Em sua origem, ESG é um conjunto de critérios objetivos utilizados por investidores e gestores para avaliar a exposição de empresas a riscos não financeiros, com foco na sua capacidade de gerar valor no longo prazo. Trata-se de cuidar dos impactos ambientais, como emissões, uso de recursos, gestão climática; de temas sociais, como condições de trabalho, diversidade produtiva, respeito aos direitos humanos nas cadeias de suprimento; e de governança, integridade e transparência. Em resumo: um protocolo de inteligência estratégica e financeira empresarial.
Foi nesse espírito que o conceito ganhou relevância em organismos multilaterais, bancos centrais, seguradoras e fundos soberanos. Foi nessa base que grandes empresas passaram a adotar critérios ESG como diferencial de acesso a capital e proteção reputacional.
A crítica que aqui se faz não vai contra o avanço de pautas sociais, muito pelo contrário. Diversidade em conselhos, inclusão produtiva, combate ao trabalho análogo à escravidão: tudo isso é parte legítima da agenda ESG. Mas quando o ativismo performático, o tribunal das redes e a lógica do cancelamento substituem métricas, auditorias e relatórios, o ESG perde sua credibilidade. E, com isso, perde sua força transformadora. Em termos ainda mais sintéticos, perde seu propósito.

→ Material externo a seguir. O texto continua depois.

==> src/rtl/gds_front.sv <==
module gds_front
  import gds_pkg::*;
#(
  parameter int COUNT_BITS = DEF_COUNT_BITS,
  parameter int YEAR_BITS  = DEF_YEAR_BITS
) (
  input  logic                                          clk,
  input  logic                                          rst,
  input  logic                                          in_valid,
  output logic                                          in_ready,
  input  logic [FUNC_BITS-1:0]                          in_func,
  input  logic [DAY_BITS-1:0]                           in_day,
  input  logic [MONTH_BITS-1:0]                         in_month,
  input  logic [YEAR_BITS-1:0]                          in_year,
  input  logic [COUNT_BITS-1:0]                         in_count,
  output logic                                          q_valid,
  input  logic                                          q_ready,
  output logic [entry_bits(COUNT_BITS, YEAR_BITS)-1:0]  q_data
);

  localparam int QUOT_W = 64 - RES_SHIFT;

  typedef enum logic [3:0] {
    F_IDLE = 4'b0001,
    F_QUOT = 4'b0010,
    F_MOD  = 4'b0100,
    F_PUSH = 4'b1000
  } front_state_t;

  front_state_t            state;
  func_t                   func_r;
  logic [DAY_BITS-1:0]     day_r;
  logic [MONTH_BITS-1:0]   mon_r;
  logic [YEAR_BITS-1:0]    year_r;
  logic [COUNT_BITS-1:0]   cnt_r;
  logic [31:0]             year_w;
  logic [63:0]             prod;
  logic [QUOT_W-1:0]       quot;
  logic [31:0]             quot25;
  logic [RES_BITS-1:0]     res;
  logic                    leap;
  logic [COUNT_BITS-1:0]   step_cnt;
  entry_flags_t            flags;

  assign in_ready = (state == F_IDLE);
  assign q_valid  = (state == F_PUSH);

  assign year_w    = 32'(year_r);
  assign prod      = 64'(year_w) * 64'(RES_RECIP);
  assign quot25    = 32'(quot) * 32'd25;

  assign leap      = is_leap(year_r[3:0], res == '0);
  assign flags.fwd = (func_r == FUNC_NEXT) || (func_r == FUNC_ADD);
  assign flags.bad = (mon_r < MON_JAN) || (mon_r > MON_DEC) || (day_r == '0)
                     || (day_r > month_days(mon_r, leap));
  assign step_cnt  = (func_r == FUNC_NEXT || func_r == FUNC_PREV) ? COUNT_BITS'(1) : cnt_r;
  assign q_data    = {step_cnt, res, year_r, mon_r, day_r, flags};

  always_ff @(posedge clk) begin
    if (rst) begin
      state <= F_IDLE;
    end else begin
      case (state)
        F_IDLE: begin
          if (in_valid) state <= F_QUOT;
        end
        F_QUOT: begin
          state <= F_MOD;
        end
        F_MOD: begin
          state <= F_PUSH;
        end
        F_PUSH: begin
          if (q_ready) state <= F_IDLE;
        end
        default: state <= F_IDLE;
      endcase
    end
  end

  // year mod 25: reciprocal multiply for the quotient, then subtract
  always_ff @(posedge clk) begin
    if (state == F_IDLE && in_valid) begin
      func_r <= func_t'(in_func);
      day_r  <= in_day;
      mon_r  <= in_month;
      year_r <= in_year;
      cnt_r  <= in_count;
    end else if (state == F_QUOT) begin
      quot <= prod[63:RES_SHIFT];
    end else if (state == F_MOD) begin
      res <= RES_BITS'(year_w - quot25);
    end
  end

  a_res_range: assert property (@(posedge clk) disable iff (rst)
    state == F_PUSH |-> res < RES_MOD) else $error("year residue out of range");

endmodule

É o que alerta John Elkington, o criador da expressão triple bottom line, conceito que deu origem à ideia de que as empresas devem gerar valor não só econômico, mas também social e ambiental. Em artigo publicado na Harvard Business Review já em 25 de junho de 2018, Elkington propôs um “recall voluntário” da própria expressão, afirmando que ela havia sido mal interpretada ou aplicada superficialmente por muitas empresas, perdendo sua força original como ferramenta transformadora.

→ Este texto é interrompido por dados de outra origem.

$ cat src/sv/rc5d_queue.sv
// Short queue of classed pulse items between the front and back parts.
// Depends on rc5d_pkg.
module rc5d_queue
   import rc5d_pkg::*;
#(
   parameter int DEPTH = QUEUE_DEPTH
) (
   input  logic             clock,
   input  logic             reset,
   input  logic             push,
   input  pulse_item_type   push_item,
   input  logic             pop,
   output pulse_item_type   pop_item,
   output queue_status_type status
);

   localparam int PTR_W = $clog2(DEPTH);
   localparam int CNT_W = $clog2(DEPTH + 1);

   pulse_item_type   slot_ff [DEPTH];
   logic [PTR_W-1:0] wr_ptr_ff, wr_ptr_in;
   logic [PTR_W-1:0] rd_ptr_ff, rd_ptr_in;
   logic [CNT_W-1:0] count_ff, count_in;

   always_comb begin
      wr_ptr_in = wr_ptr_ff;
      rd_ptr_in = rd_ptr_ff;
      if (push) begin
         wr_ptr_in = (wr_ptr_ff == PTR_W'(DEPTH - 1)) ? '0 : wr_ptr_ff + PTR_W'(1);
      end
      if (pop) begin
         rd_ptr_in = (rd_ptr_ff == PTR_W'(DEPTH - 1)) ? '0 : rd_ptr_ff + PTR_W'(1);
      end
      unique case ({push, pop})
         2'b10:   count_in = count_ff + CNT_W'(1);
         2'b01:   count_in = count_ff - CNT_W'(1);
         default: count_in = count_ff;
      endcase
   end

   always_ff @(posedge clock) begin
      if (reset) begin
         wr_ptr_ff <= '0;
         rd_ptr_ff <= '0;
         count_ff  <= '0;
      end else begin
         wr_ptr_ff <= wr_ptr_in;
         rd_ptr_ff <= rd_ptr_in;
         count_ff  <= count_in;
      end
   end

   always_ff @(posedge clock) begin
      if (push) begin
         slot_ff[wr_ptr_ff] <= push_item;
      end
   end

   assign pop_item     = slot_ff[rd_ptr_ff];
   assign status.full  = (count_ff == CNT_W'(DEPTH));
   assign status.empty = (count_ff == '0);

endmodule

Embora o artigo não trate diretamente da agenda ESG, seu diagnóstico ajuda a compreender os riscos de esvaziamento conceitual quando compromissos estratégicos são substituídos por discursos genéricos ou de apelo simbólico. A confusão conceitual, infelizmente, já começa a produzir efeitos concretos. Nos Estados Unidos, diversos estados aprovaram leis “anti-ESG” que proíbem fundos públicos de adotar critérios ambientais ou sociais na escolha de investimentos. Em resposta, grandes gestoras passaram a modular sua linguagem para evitar atritos com governos locais.
O debate virou uma guerra de trincheiras: de um lado, ativistas que defendem a agenda ESG com entusiasmo legítimo, mas às vezes desconectado da lógica financeira e empresarial; de outro, políticos e formadores de opinião que, por cálculo ideológico ou eleitoral, rejeitam o ESG por completo, ignorando os riscos reais que as mudanças climáticas, a desigualdade e a má governança representam para a sustentabilidade dos negócios.
A tributação, ferramenta decisiva de indução de condutas e realocação de recursos, também precisa ser inserida nesse debate. Se o ESG é, de fato, uma ferramenta de mitigação de riscos e construção de valor sustentável, ele deve dialogar com os instrumentos econômicos e fiscais que moldam o comportamento empresarial.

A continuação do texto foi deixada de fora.